[RECORD SET — start]

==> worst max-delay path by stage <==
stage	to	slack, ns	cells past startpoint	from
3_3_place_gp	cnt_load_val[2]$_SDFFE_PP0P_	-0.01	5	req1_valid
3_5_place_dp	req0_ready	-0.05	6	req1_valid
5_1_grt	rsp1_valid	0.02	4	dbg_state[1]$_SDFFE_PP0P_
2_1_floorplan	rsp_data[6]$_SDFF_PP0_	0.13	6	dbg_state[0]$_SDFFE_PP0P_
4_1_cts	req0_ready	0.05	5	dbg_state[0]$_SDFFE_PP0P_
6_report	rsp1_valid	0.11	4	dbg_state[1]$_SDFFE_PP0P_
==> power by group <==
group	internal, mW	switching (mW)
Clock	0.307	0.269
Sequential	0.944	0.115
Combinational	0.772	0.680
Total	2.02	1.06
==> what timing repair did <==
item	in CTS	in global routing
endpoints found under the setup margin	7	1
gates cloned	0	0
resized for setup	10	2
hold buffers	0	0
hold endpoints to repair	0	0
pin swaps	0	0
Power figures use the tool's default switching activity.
--- src/rtl/reglk_bank_ctrl_unlock_seq.sv ---
// Register-lock bank: debug unlock sequencer.
// Unlock delay, window timeout and word-by-word relock sweep.
module reglk_bank_ctrl_unlock_seq
    import reglk_bank_ctrl_pkg::*;
#(
    parameter  int NUM_WORDS      = 6,
    parameter  int UNLOCK_DLY     = 16,
    parameter  int UNLOCK_TIMEOUT = 1024,
    localparam int AW             = $clog2(NUM_WORDS)
) (
    input  logic          clk_i,
    input  logic          rst_ni,
    input  logic          jtag_unlock,
    input  logic          sw_relock,
    output reglk_state_e  state,
    output logic          sweep_en,
    output logic [AW-1:0] sweep_idx,
    output logic          unlocked
);

    localparam logic [CNT_W-1:0] DLY_LAST = CNT_W'(UNLOCK_DLY - 1);
    localparam logic [CNT_W-1:0] TMO_LAST = CNT_W'(UNLOCK_TIMEOUT - 1);
    localparam logic [AW-1:0]    IDX_LAST = AW'(NUM_WORDS - 1);
    localparam bit               TMO_EN   = (UNLOCK_TIMEOUT != 0);

    reglk_state_e     state_q, state_d;
    logic [CNT_W-1:0] cnt_q, cnt_d;
    logic [CNT_W-1:0] tcnt_q, tcnt_d;
    logic [AW-1:0]    idx_q, idx_d;
    logic             unl_q;
    logic             tmo_hit;

    assign tmo_hit = TMO_EN && (tcnt_q == TMO_LAST);

    // Next state and counter updates; relock strobe beats jtag
    always_comb begin
        state_d = state_q;
        cnt_d   = cnt_q;
        tcnt_d  = tcnt_q;
        idx_d   = idx_q;
        unique case (state_q)
            LOCKED: begin
                cnt_d = '0;
                if (!sw_relock && jtag_unlock) begin
                    state_d = UNLOCK_PEND;
                end
            end
            UNLOCK_PEND: begin
                if (sw_relock || !jtag_unlock) begin
                    state_d = LOCKED;
                    cnt_d   = '0;
                end else if (cnt_q == DLY_LAST) begin
                    state_d = UNLOCKED;
                    cnt_d   = '0;
                    tcnt_d  = '0;
                end else begin
                    cnt_d = cnt_q + CNT_W'(1);
                end
            end
            UNLOCKED: begin
                tcnt_d = tcnt_q + CNT_W'(1);
                if (sw_relock || !jtag_unlock || tmo_hit) begin
                    state_d = RELOCK;
                    tcnt_d  = '0;
                    idx_d   = '0;
                end
            end
            RELOCK: begin
                idx_d = idx_q + AW'(1);
                if (idx_q == IDX_LAST) begin
                    state_d = LOCKED;
                    idx_d   = '0;
                end
            end
            default: state_d = LOCKED;
        endcase
    end

    // State, counters and the registered unlocked flag
    always_ff @(posedge clk_i or negedge rst_ni) begin
        if (!rst_ni) begin
            state_q <= LOCKED;
            cnt_q   <= '0;
            tcnt_q  <= '0;
            idx_q   <= '0;
            unl_q   <= 1'b0;
        end else begin
            state_q <= state_d;
            cnt_q   <= cnt_d;
            tcnt_q  <= tcnt_d;
            idx_q   <= idx_d;
            unl_q   <= (state_d == UNLOCKED);
        end
    end

    assign state     = state_q;
    assign sweep_en  = (state_q == RELOCK);
    assign sweep_idx = idx_q;
    assign unlocked  = unl_q;

endmodule
`config.mk`:
```
export PLATFORM = sky130hd
export DESIGN_NAME = fetch_decode_ctrl
export DESIGN_NICKNAME = d
export VERILOG_FILES = /design/src/rtl/cpu_isa_pkg.sv /design/src/rtl/cond_eval.sv /design/src/rtl/fetch_decode_ctrl.sv
export SDC_FILE = /design/constraint.sdc
export NUM_CORES = 1
export LEC_CHECK = 0
export CAP_MARGIN = 20
export CORE_MARGIN = 3
export CORE_UTILIZATION = 45
export DETAILED_ROUTE_END_ITERATION = 7
export MAX_ROUTING_LAYER = met4
export PLACE_DENSITY = 0.82
export SYNTH_ARGS = -nofsm -noshare
export SYNTH_HDL_FRONTEND = slang
export SYNTH_SLANG_ARGS = --single-unit
```
`constraint.sdc`:
```
create_clock -name clk -period 2.9 [get_ports clk]
set_input_delay 0.58 -clock clk [delete_from_list [all_inputs] [get_ports clk]]
set_output_delay 0.58 -clock clk [all_outputs]
set_load 0.02 [all_outputs]
```
`src/rtl/cpu_isa_pkg.sv`:
```
// Shared ISA definitions for the 16-bit CPU control path.
// Contents: opcode, SPECIAL-group extension and condition-code constants,
// the fetch/decode/execute state enum, and a helper that classifies ALU opcodes.
package cpu_isa_pkg;

  localparam logic [3:0] OP_RTYPE   = 4'b0000;
  localparam logic [3:0] OP_SPECIAL = 4'b0100;
  localparam logic [3:0] OP_BCOND   = 4'b1100;
  localparam logic [3:0] OP_HALT    = 4'b1111;

  localparam logic [3:0] EXT_LOAD  = 4'b0000;
  localparam logic [3:0] EXT_STOR  = 4'b1000;
  localparam logic [3:0] EXT_JCOND = 4'b1100;

  localparam logic [3:0] CC_EQ = 4'b0000;
  localparam logic [3:0] CC_NE = 4'b0001;
  localparam logic [3:0] CC_CS = 4'b0010;
  localparam logic [3:0] CC_CC = 4'b0011;
  localparam logic [3:0] CC_MI = 4'b0100;
  localparam logic [3:0] CC_PL = 4'b0101;
  localparam logic [3:0] CC_UC = 4'b1110;

  typedef enum logic [2:0] {
    FETCH, LATCH, DECODE, EXEC, MEM, MEMWB, HALT
  } state_t;

  // R-type plus the immediate ALU ops 0001-1011; 0100 is the SPECIAL group.
  function automatic logic is_alu_op(input logic [3:0] op);
    return (op <= 4'd11) && (op != OP_SPECIAL);
  endfunction

endpackage

```
`src/rtl/cond_eval.sv`:
```
// Branch/jump condition evaluator.
// Ports: cond - condition code (rdst field); z/c/n - PSR flags;
//        taken - 1 when the condition holds. Unlisted codes are never taken.
module cond_eval
  import cpu_isa_pkg::*;
(
  input  logic [3:0] cond,
  input  logic       z,
  input  logic       c,
  input  logic       n,
  output logic       taken
);

  always_comb begin
    taken = 1'b0;
    case (cond)
      CC_EQ:   taken = z;
      CC_NE:   taken = !z;
      CC_CS:   taken = c;
      CC_CC:   taken = !c;
      CC_MI:   taken = n;
      CC_PL:   taken = !n;
      CC_UC:   taken = 1'b1;
      default: taken = 1'b0;
    endcase
  end

endmodule

```
`src/rtl/fetch_decode_ctrl.sv`:
```
// Multi-cycle fetch/decode/execute controller. Owns PC and IR, sequences
// memory reads/writes, splits IR into raw fields and drives write-back control.
// Ports: clk/rst_n; mem_rdata (IR / load data, valid cycle after mem_re);
//   reg_src_data/reg_dst_data (register values for rsrc/rdst); flag_z/c/n;
//   mem_addr/mem_re/mem_we/mem_wdata; opcode/rdst_field/flag_type/rsrc_field/
//   imm_field; alu_en/reg_we/wb_sel; pc; halted.
module fetch_decode_ctrl
  import cpu_isa_pkg::*;
#(
  parameter int                ADDR_W   = 16,
  parameter logic [ADDR_W-1:0] RESET_PC = '0
) (
  input  logic              clk,
  input  logic              rst_n,
  input  logic [15:0]       mem_rdata,
  input  logic [15:0]       reg_src_data,
  input  logic [15:0]       reg_dst_data,
  input  logic              flag_z,
  input  logic              flag_c,
  input  logic              flag_n,
  output logic [ADDR_W-1:0] mem_addr,
  output logic              mem_re,
  output logic              mem_we,
  output logic [15:0]       mem_wdata,
  output logic [3:0]        opcode,
  output logic [3:0]        rdst_field,
  output logic [3:0]        flag_type,
  output logic [3:0]        rsrc_field,
  output logic [7:0]        imm_field,
  output logic              alu_en,
  output logic              reg_we,
  output logic              wb_sel,
  output logic [ADDR_W-1:0] pc,
  output logic              halted
);

  state_t            state, state_nxt;
  logic              run;      // low for the first cycle after reset release
  logic [15:0]       ir;
  logic [ADDR_W-1:0] pc_nxt, pc_inc, br_tgt;
  logic [3:0]        ext;
  logic              taken, mem_op;

  assign opcode     = ir[15:12];
  assign rdst_field = ir[11:8];
  assign ext        = ir[7:4];
  assign rsrc_field = ir[3:0];
  assign imm_field  = ir[7:0];
  assign flag_type  = (opcode == OP_SPECIAL) ? ext : 4'b0000;

  assign mem_op = (opcode == OP_SPECIAL) && (ext == EXT_LOAD || ext == EXT_STOR);
  assign pc_inc = pc + ADDR_W'(1);
  assign br_tgt = pc + {{(ADDR_W-8){imm_field[7]}}, imm_field};

  cond_eval u_cond (
    .cond  (rdst_field),
    .z     (flag_z),
    .c     (flag_c),
    .n     (flag_n),
    .taken (taken)
  );

  always_ff @(posedge clk or negedge rst_n) begin
    if (!rst_n) state <= FETCH;
    else        state <= state_nxt;
  end

  always_ff @(posedge clk or negedge rst_n) begin
    if (!rst_n) begin
      run <= 1'b0;
      pc  <= RESET_PC;
      ir  <= 16'h0000;
    end else begin
      run <= 1'b1;
      pc  <= pc_nxt;
      if (state == LATCH) ir <= mem_rdata;
    end
  end

  always_comb begin
    state_nxt = state;
    case (state)
      FETCH:   state_nxt = run ? LATCH : FETCH;
      LATCH:   state_nxt = DECODE;
      DECODE:  state_nxt = (opcode == OP_HALT) ? HALT : EXEC;
      EXEC:    state_nxt = mem_op ? MEM : FETCH;
      MEM:     state_nxt = (ext == EXT_LOAD) ? MEMWB : FETCH;
      MEMWB:   state_nxt = FETCH;
      HALT:    state_nxt = HALT;
      default: state_nxt = FETCH;
    endcase
  end

  // PC update; LOAD/STOR hold the PC in EXEC and advance once the access is done.
  always_comb begin
    pc_nxt = pc;
    case (state)
      EXEC: begin
        if (opcode == OP_SPECIAL) begin
          if (ext == EXT_JCOND && taken) pc_nxt = reg_src_data[ADDR_W-1:0];
          else if (!mem_op)              pc_nxt = pc_inc;
        end else if (opcode == OP_BCOND) begin
          pc_nxt = taken ? br_tgt : pc_inc;
        end else begin
          pc_nxt = pc_inc;
        end
      end
      MEM:     if (ext == EXT_STOR) pc_nxt = pc_inc;
      MEMWB:   pc_nxt = pc_inc;
      default: pc_nxt = pc;
    endcase
  end

  always_comb begin
    mem_addr  = pc;
    mem_re    = 1'b0;
    mem_we    = 1'b0;
    mem_wdata = 16'h0000;
    alu_en    = 1'b0;
    reg_we    = 1'b0;
    wb_sel    = 1'b0;
    halted    = 1'b0;
    case (state)
      FETCH: mem_re = run;
      EXEC: begin
        if (is_alu_op(opcode)) begin
          alu_en = 1'b1;
          reg_we = 1'b1;
        end
      end
      MEM: begin
        mem_addr = reg_src_data[ADDR_W-1:0];
        if (ext == EXT_LOAD) begin
          mem_re = 1'b1;
        end else begin
          mem_we    = 1'b1;
          mem_wdata = reg_dst_data;
        end
      end
      MEMWB: begin
        reg_we = 1'b1;
        wb_sel = 1'b1;
      end
      HALT:    halted = 1'b1;
      default: ;
    endcase
  end

endmodule

```
==> flow_summary.ini <==
[yosys]
synth_top_area_share_pct = 26.4
synth_edf_count = 0
yosysTopAreaCell = dfrtp_1
synth-async-reset-ratio_pct = 100
syn_nets = 477
yosys_most_used_dff = dfrtp_1
synthTopCellsByCount = dfrtp_1, nor2_1, mux2_2
synth_area_leaders = dfrtp_1, mux2_2, ha_1
syn_avg_cell_area_sq_um = 8.39
synth_cell_types = 59
netlist_instances = 407
syn_area_sq_um = 3410
yosysWarningCount = 0
ys_seq_elements = 36
yosysSeqAreaShare_pct = 26.4

[global_routing]
antenna_found_initial = 0
grt.overflow.total = 0
grt.total_usage_pct = 26.8
grt_pass1_vias = 3695
grt_pass1_wl_um = 18300
grt_max_degree = 37

[status]
status = finished, final reports clean

[placement]
routabilityCongestion = 0.940
pre_cts_ws_ns = 0.0142
port_buffers = 130
post-dp-hpwl_um = 8800

[power_and_ir_drop]
p_sw_mw = 2.96
powerDensity_nw_per_um2 = 1180
clockPowerShare_pct = 8.3
netSwitchingFraction_pct = 49.2
leakagePower_nw = 2.16
seqPwrFrac_pct = 18.2
internal-power_mw = 3.05
pwr-share-comb_pct = 73.5
peakVddDrop_uv = 603

[final_layout]
antennaDiodeCount = 0
nets = 611
final.fill_count = 596
area_growth_pct = 49.4
drive_gt1_share_pct = 14.9

[sta]
setup_tns_ns = 0
worst_slack_ns = 0.123
clock_skew_ns = 0.00191
fmax_ghz = 0.360
relSlewSlack_pct = 42.5
min_period_over_period_pct = 95.8
tightest_slew_ns = 0.862
maxSlewViolCount = 0
setup_viol = 0
rsz0062_at_grt = false
hold_viol_final = 0
post-route-min-period_ns = 2.78

[floorplanning]
die_y_um = 93.1
die_area_sq_um = 8670
start_util_pct = 46.8
core_region_area_sq_um = 7290
ios = 131
fp.dieW_um = 93.1
rows = 31

[clock_network]
clk_latency_ns = 0.29
cts_hold_buffers = 0
cts-root-buf = clkbuf_8
clock-sinks = 36
htree_levels = 2
cts_buffers = 5
clockBufferDepth = 2
clkTransAtPathRegs_ns = 0.08
postCtsSetupRepairBufs = 0
cts_tree = done

[worst_setup_path]
cp-end-kind = output pin
path_max_fanout = 2
crit_type = reg2out
required_ns = 2.32
crit_arrival_ns = 2.20
critPathLaunchType = flop

[detailed_routing]
drt_iter0_markers = 371
vias_per_cell = 5.99
route.detailed.drc = 0
antenna_left = 0
vias = 3840
drt-wirelength-per-cell_um = 18.0
routed_wl_um = 11500
dr.pass1.iters = 7

[run]
drv_cap = 0

[worst_hold_path]
hold_class = in2async
--- config.mk ---
export PLATFORM = sky130hd
export DESIGN_NAME = sdram_req_arbiter
export DESIGN_NICKNAME = d
export VERILOG_FILES = /design/src/rtl/sdram_req_arbiter.sv
export SDC_FILE = /design/constraint.sdc
export NUM_CORES = 1
export LEC_CHECK = 0
export ABC_AREA = 1
export CELL_PAD_IN_SITES_DETAIL_PLACEMENT = 1
export CELL_PAD_IN_SITES_GLOBAL_PLACEMENT = 1
export CORE_MARGIN = 2
export CORE_UTILIZATION = 25
export CTS_CLUSTER_DIAMETER = 60
export DETAILED_ROUTE_END_ITERATION = 12
export PLACE_DENSITY = 0.91
export SYNTH_ARGS = -nofsm -noshare
export SYNTH_HDL_FRONTEND = slang
export SYNTH_SLANG_ARGS = --single-unit
--- constraint.sdc ---
create_clock -name HCLK -period 2.6 [get_ports HCLK]
set_clock_uncertainty 0.15 [all_clocks]
set_input_delay 0.52 -clock HCLK [delete_from_list [all_inputs] [get_ports HCLK]]
set_output_delay 0.52 -clock HCLK [all_outputs]
set_load 0.02 [all_outputs]
`config.mk`:
```
export PLATFORM = sky130hd
export DESIGN_NAME = regfile_sb
export DESIGN_NICKNAME = d
export VERILOG_FILES = /design/src/rtl/proc_pkg.sv /design/src/rtl/regfile_sb_rdport.sv /design/src/rtl/regfile_sb.sv
export SDC_FILE = /design/constraint.sdc
export NUM_CORES = 2
export LEC_CHECK = 0
export CELL_PAD_IN_SITES_DETAIL_PLACEMENT = 1
export CELL_PAD_IN_SITES_GLOBAL_PLACEMENT = 2
export CORE_MARGIN = 1.5
export CORE_UTILIZATION = 43
export CTS_BUF_LIST = sky130_fd_sc_hd__clkbuf_4 sky130_fd_sc_hd__clkbuf_8
export DETAILED_ROUTE_END_ITERATION = 7
export PLACE_DENSITY = 0.9
export SLEW_MARGIN = 20
export SYNTH_ARGS = -nofsm -noshare
export SYNTH_HDL_FRONTEND = slang
export SYNTH_SLANG_ARGS = --single-unit
```
`constraint.sdc`:
```
create_clock -name clock -period 35.6 [get_ports clock]
set_input_delay 5.34 -clock clock [delete_from_list [all_inputs] [get_ports clock]]
set_output_delay 5.34 -clock clock [all_outputs]
set_load 0.05 [all_outputs]
```
`src/rtl/proc_pkg.sv`:
```
// Shared processor constants used by the register file and its read ports.
package proc_pkg;

    localparam int REG_ZERO         = 0;
    localparam int DEFAULT_DATA_W   = 32;
    localparam int DEFAULT_NUM_REGS = 32;

    // Fallback for flows without $clog2.
    function automatic int clog2(input int value);
        int result;
        result = 0;
        while ((1 << result) < value) begin
            result++;
        end
        return result;
    endfunction

endpackage

```
`src/rtl/regfile_sb_rdport.sv`:
```
// One register-file read port: storage mux, optional write bypass, busy qualification.
module regfile_sb_rdport
    import proc_pkg::*;
#(
    parameter int DATA_W   = DEFAULT_DATA_W,
    parameter int NUM_REGS = DEFAULT_NUM_REGS,
    parameter int BYPASS   = 1,
    parameter int ZERO_R0  = 1,
    localparam int AW      = $clog2(NUM_REGS)
) (
    input  logic [AW-1:0]              readIdx,
    input  logic [NUM_REGS*DATA_W-1:0] regFlat,
    input  logic [NUM_REGS-1:0]        busyVec,
    input  logic                       writeEffective,
    input  logic [AW-1:0]              writeIdx,
    input  logic [DATA_W-1:0]          writeData,
    output logic [DATA_W-1:0]          readData,
    output logic                       readBusy
);

    logic isZeroReg;
    logic hitsWrite;

    assign isZeroReg = (ZERO_R0 != 0) && (readIdx == AW'(REG_ZERO));
    assign hitsWrite = writeEffective && (writeIdx == readIdx);

    // A write committing this cycle resolves the hazard on its register.
    always_comb begin
        readData = regFlat[int'(readIdx)*DATA_W +: DATA_W];
        readBusy = busyVec[readIdx] && !hitsWrite;
        if (isZeroReg) begin
            readData = '0;
            readBusy = 1'b0;
        end else if ((BYPASS != 0) && hitsWrite) begin
            readData = writeData;
        end
    end

endmodule

```
`src/rtl/regfile_sb.sv`:
```
// Multi-port register file with write-to-read bypass and a pending-write scoreboard.
module regfile_sb
    import proc_pkg::*;
#(
    parameter int DATA_W   = DEFAULT_DATA_W,
    parameter int NUM_REGS = DEFAULT_NUM_REGS,
    parameter int NUM_RD   = 2,
    parameter int BYPASS   = 1,
    parameter int ZERO_R0  = 1,
    localparam int AW      = $clog2(NUM_REGS)
) (
    input  logic                     clock,
    input  logic                     ctrl_reset,
    input  logic                     ctrl_writeEnable,
    input  logic [AW-1:0]            ctrl_writeReg,
    input  logic [DATA_W-1:0]        data_writeReg,
    input  logic [NUM_RD*AW-1:0]     ctrl_readReg,
    output logic [NUM_RD*DATA_W-1:0] data_readReg,
    output logic [NUM_RD-1:0]        data_readBusy,
    input  logic                     ctrl_issue,
    input  logic [AW-1:0]            ctrl_issueReg,
    input  logic                     ctrl_flush
);

    logic [DATA_W-1:0]          regs [NUM_REGS];
    logic [NUM_REGS*DATA_W-1:0] regFlat;
    logic [NUM_REGS-1:0]        busy;
    logic [NUM_REGS-1:0]        busyNext;
    logic                       writeEffective;
    logic                       issueEffective;

    // Gating with reset keeps the bypass path from leaking data while reset is held.
    assign writeEffective = ctrl_writeEnable && !ctrl_reset &&
                            !((ZERO_R0 != 0) && (ctrl_writeReg == AW'(REG_ZERO)));
    assign issueEffective = ctrl_issue &&
                            !((ZERO_R0 != 0) && (ctrl_issueReg == AW'(REG_ZERO)));

    always_ff @(posedge clock or posedge ctrl_reset) begin
        if (ctrl_reset) begin
            for (int i = 0; i < NUM_REGS; i++) begin
                regs[i] <= '0;
            end
        end else if (writeEffective) begin
            regs[ctrl_writeReg] <= data_writeReg;
        end
    end

    // Issue is applied after the write clear so a same-register pair stays pending.
    always_comb begin
        busyNext = busy;
        if (ctrl_flush) begin
            busyNext = '0;
        end else begin
            if (writeEffective) begin
                busyNext[ctrl_writeReg] = 1'b0;
            end
            if (issueEffective) begin
                busyNext[ctrl_issueReg] = 1'b1;
            end
        end
    end

    always_ff @(posedge clock or posedge ctrl_reset) begin
        if (ctrl_reset) begin
            busy <= '0;
        end else begin
            busy <= busyNext;
        end
    end

    for (genvar g = 0; g < NUM_REGS; g++) begin : gFlatten
        assign regFlat[g*DATA_W +: DATA_W] = regs[g];
    end

    for (genvar k = 0; k < NUM_RD; k++) begin : gReadPort
        regfile_sb_rdport #(
            .DATA_W  (DATA_W),
            .NUM_REGS(NUM_REGS),
            .BYPASS  (BYPASS),
            .ZERO_R0 (ZERO_R0)
        ) uReadPort (
            .readIdx       (ctrl_readReg[k*AW +: AW]),
            .regFlat       (regFlat),
            .busyVec       (busy),
            .writeEffective(writeEffective),
            .writeIdx      (ctrl_writeReg),
            .writeData     (data_writeReg),
            .readData      (data_readReg[k*DATA_W +: DATA_W]),
            .readBusy      (data_readBusy[k])
        );
    end

endmodule
```
==> metrics.txt <==
Slew Limit Fails 0; # setup viols final 0; CP max-delay cell buf_4; Core Area 133100 µm²; Pwr Density 50.34 nW/µm²; RSZ-0062 raised after global routing no; register area share after synthesis 45.89%; Worst R2R Setup Slack 34770 ps; antenna violations before repair 7; Max-Cap Viols 0; WHS Path Cells 0; Cell Rows 134; post-synth top area share 45.89%; number of global-route vias before repair 42.33k; met2 usage 45.75%; FMAX 65.35 MHz; Setup crit end kind output pin; dominant synthesized flop cell dfrtp_1; CP Max Fanout 71; Initial Utilization 43.26%; Hold Crit Class reg -> reg; Overflow after GRT 0; Worst Hold Launch regFlat[23]$_DFFE_PP0P_; critical path's largest stage delay 900 ps; M3 GR Usage 6.808%; PortBufs 122; switching fraction of total power 28.77%; I/O pin cnt 123; Post-Syn Instances 4073; clk root buf clkbuf_8; Netlist cell types 64; cts hold-fix bufs 0; fin crit period 15300 ps; critical path required time 30260 ps; Reg power frac 45.9%; RR Startpoint regFlat[647]$_DFFE_PP0P_; Avg WL per Cell 33.39 µm; count leader, synth dfrtp_1; post-layout util 47.63%; Worst Hold End regFlat[23]$_DFFE_PP0P_; number of gates resized after cts 0; most used routing layer met2; Die Span Y 369.0 µm; share of cells above drive strength 1 45.34%; htree depth 4; Syn. warnings 0; final wirelength 197300 µm; clock tree from TritonCTS done; EDFF count, synth 0; syn_area_per_cell 14.14 µm²; first-pass GRT wire length 291700 µm; die area 136100 µm²; largest area contributor in the netlist dfrtp_1; DRC viols 0; Final Cycle Share 42.98%; setup TNS 0 ps; worst skew pair latency 890 ps; combinational share of power 18.3%; Clock Skew 0 ps; TritonRoute pass-1 iters 5; 1st-iter DRT viols 3685; drt via density 6.670; Slew Limit Headroom 18.93%; critical path class in -> out; ANT nets after route 0; HPWL after detailed placement 108700 µm; Switching Power 0.0009182 W; Max Buffers Root-to-Sink 3; Clock Sinks 1056; VDD IR max 0.02953 mV; r2r endpoint regFlat[647]$_DFFE_PP0P_; Internal 0.002274 W; status finished clean; Leakage Power 28.39 nW; cells along the critical path buf_8, buf_4, buf_4, mux4_2, and2_1, a211oi_1, a211oi_1, a211o_1, clkdlybuf4s50_1; measured slew at the worst slew-check pin 1213 ps; synthesis-stage register bit count 1056; placer congestion estimate 0.8212; Die X 369.0 µm; via count 39.41k; commonest cells in the netlist 1056 x dfrtp_1, 962 x mux2_2, 383 x mux4_2, 329 x mux2i_1, 214 x clkbuf_1; setup bufs post-CTS 0; met1 Use GR 37.82%; Post-synth ARST share 100.0%; Buf/Inv on CP 4; CTS Buf Count 177; Arr. time, crit path 9960 ps; reg2reg path depth 1; Mapped Area 57590 µm²; delay-heaviest family, CP buffers and inverters; Syn Nets 4130; Syn-to-layout area delta 10.09%; Fillers 13.16k; Clock power frac 35.8%; All-Layer GR Usage 29.07%; final hold vios 0; synth top area cells dfrtp_1 46%, mux2_2 19%, mux4_2 15%; largest net degree at the start of global routing 182; element type at the critical path start primary input; Clock transition at path regs 60 ps; Layout Nets 4068
[sequential cells by signal, summed over array words and instances (netlist names)]
name / flops
regFlat: 1024
busy: 32
[area by class of cell]
cell class                      instances  area [µm²]  share of cell area [%]
Multi-Input combinational cell       2547       29050                   45.81
Sequential cell                      1056       26430                   41.68
Clock buffer                          272        3400                   5.362
Tap cell                             1768        2212                   3.489
Timing Repair Buffer                  222        1986                   3.132
Clock inverter                         34       290.3                  0.4578
Inverter                                7       36.28                 0.05723
Antenna cell                            3       7.507                 0.01184
[cell families (layout without fill, tap and decap cells)]
family                    after synthesis  count (layout)  synth area share (%)
muxes                                1711            1711                 40.42
AOI/OAI and AO/OA                     535             535                 6.711
xor gates and xnor gates               10              10                0.1521
other                                   0               3                     0
and+or+nand+nor                       291             291                 2.807
DFF                                  1056            1056                 45.89
buffers and inverters                 470             535                 4.026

[RECORD SET — finish]

AIM OF THE TASK
If a line above holds the string "without", copy it out.

WRITTEN SOLUTION
    // Fallback for flows without $clog2.
[cell families (layout without fill, tap and decap cells)]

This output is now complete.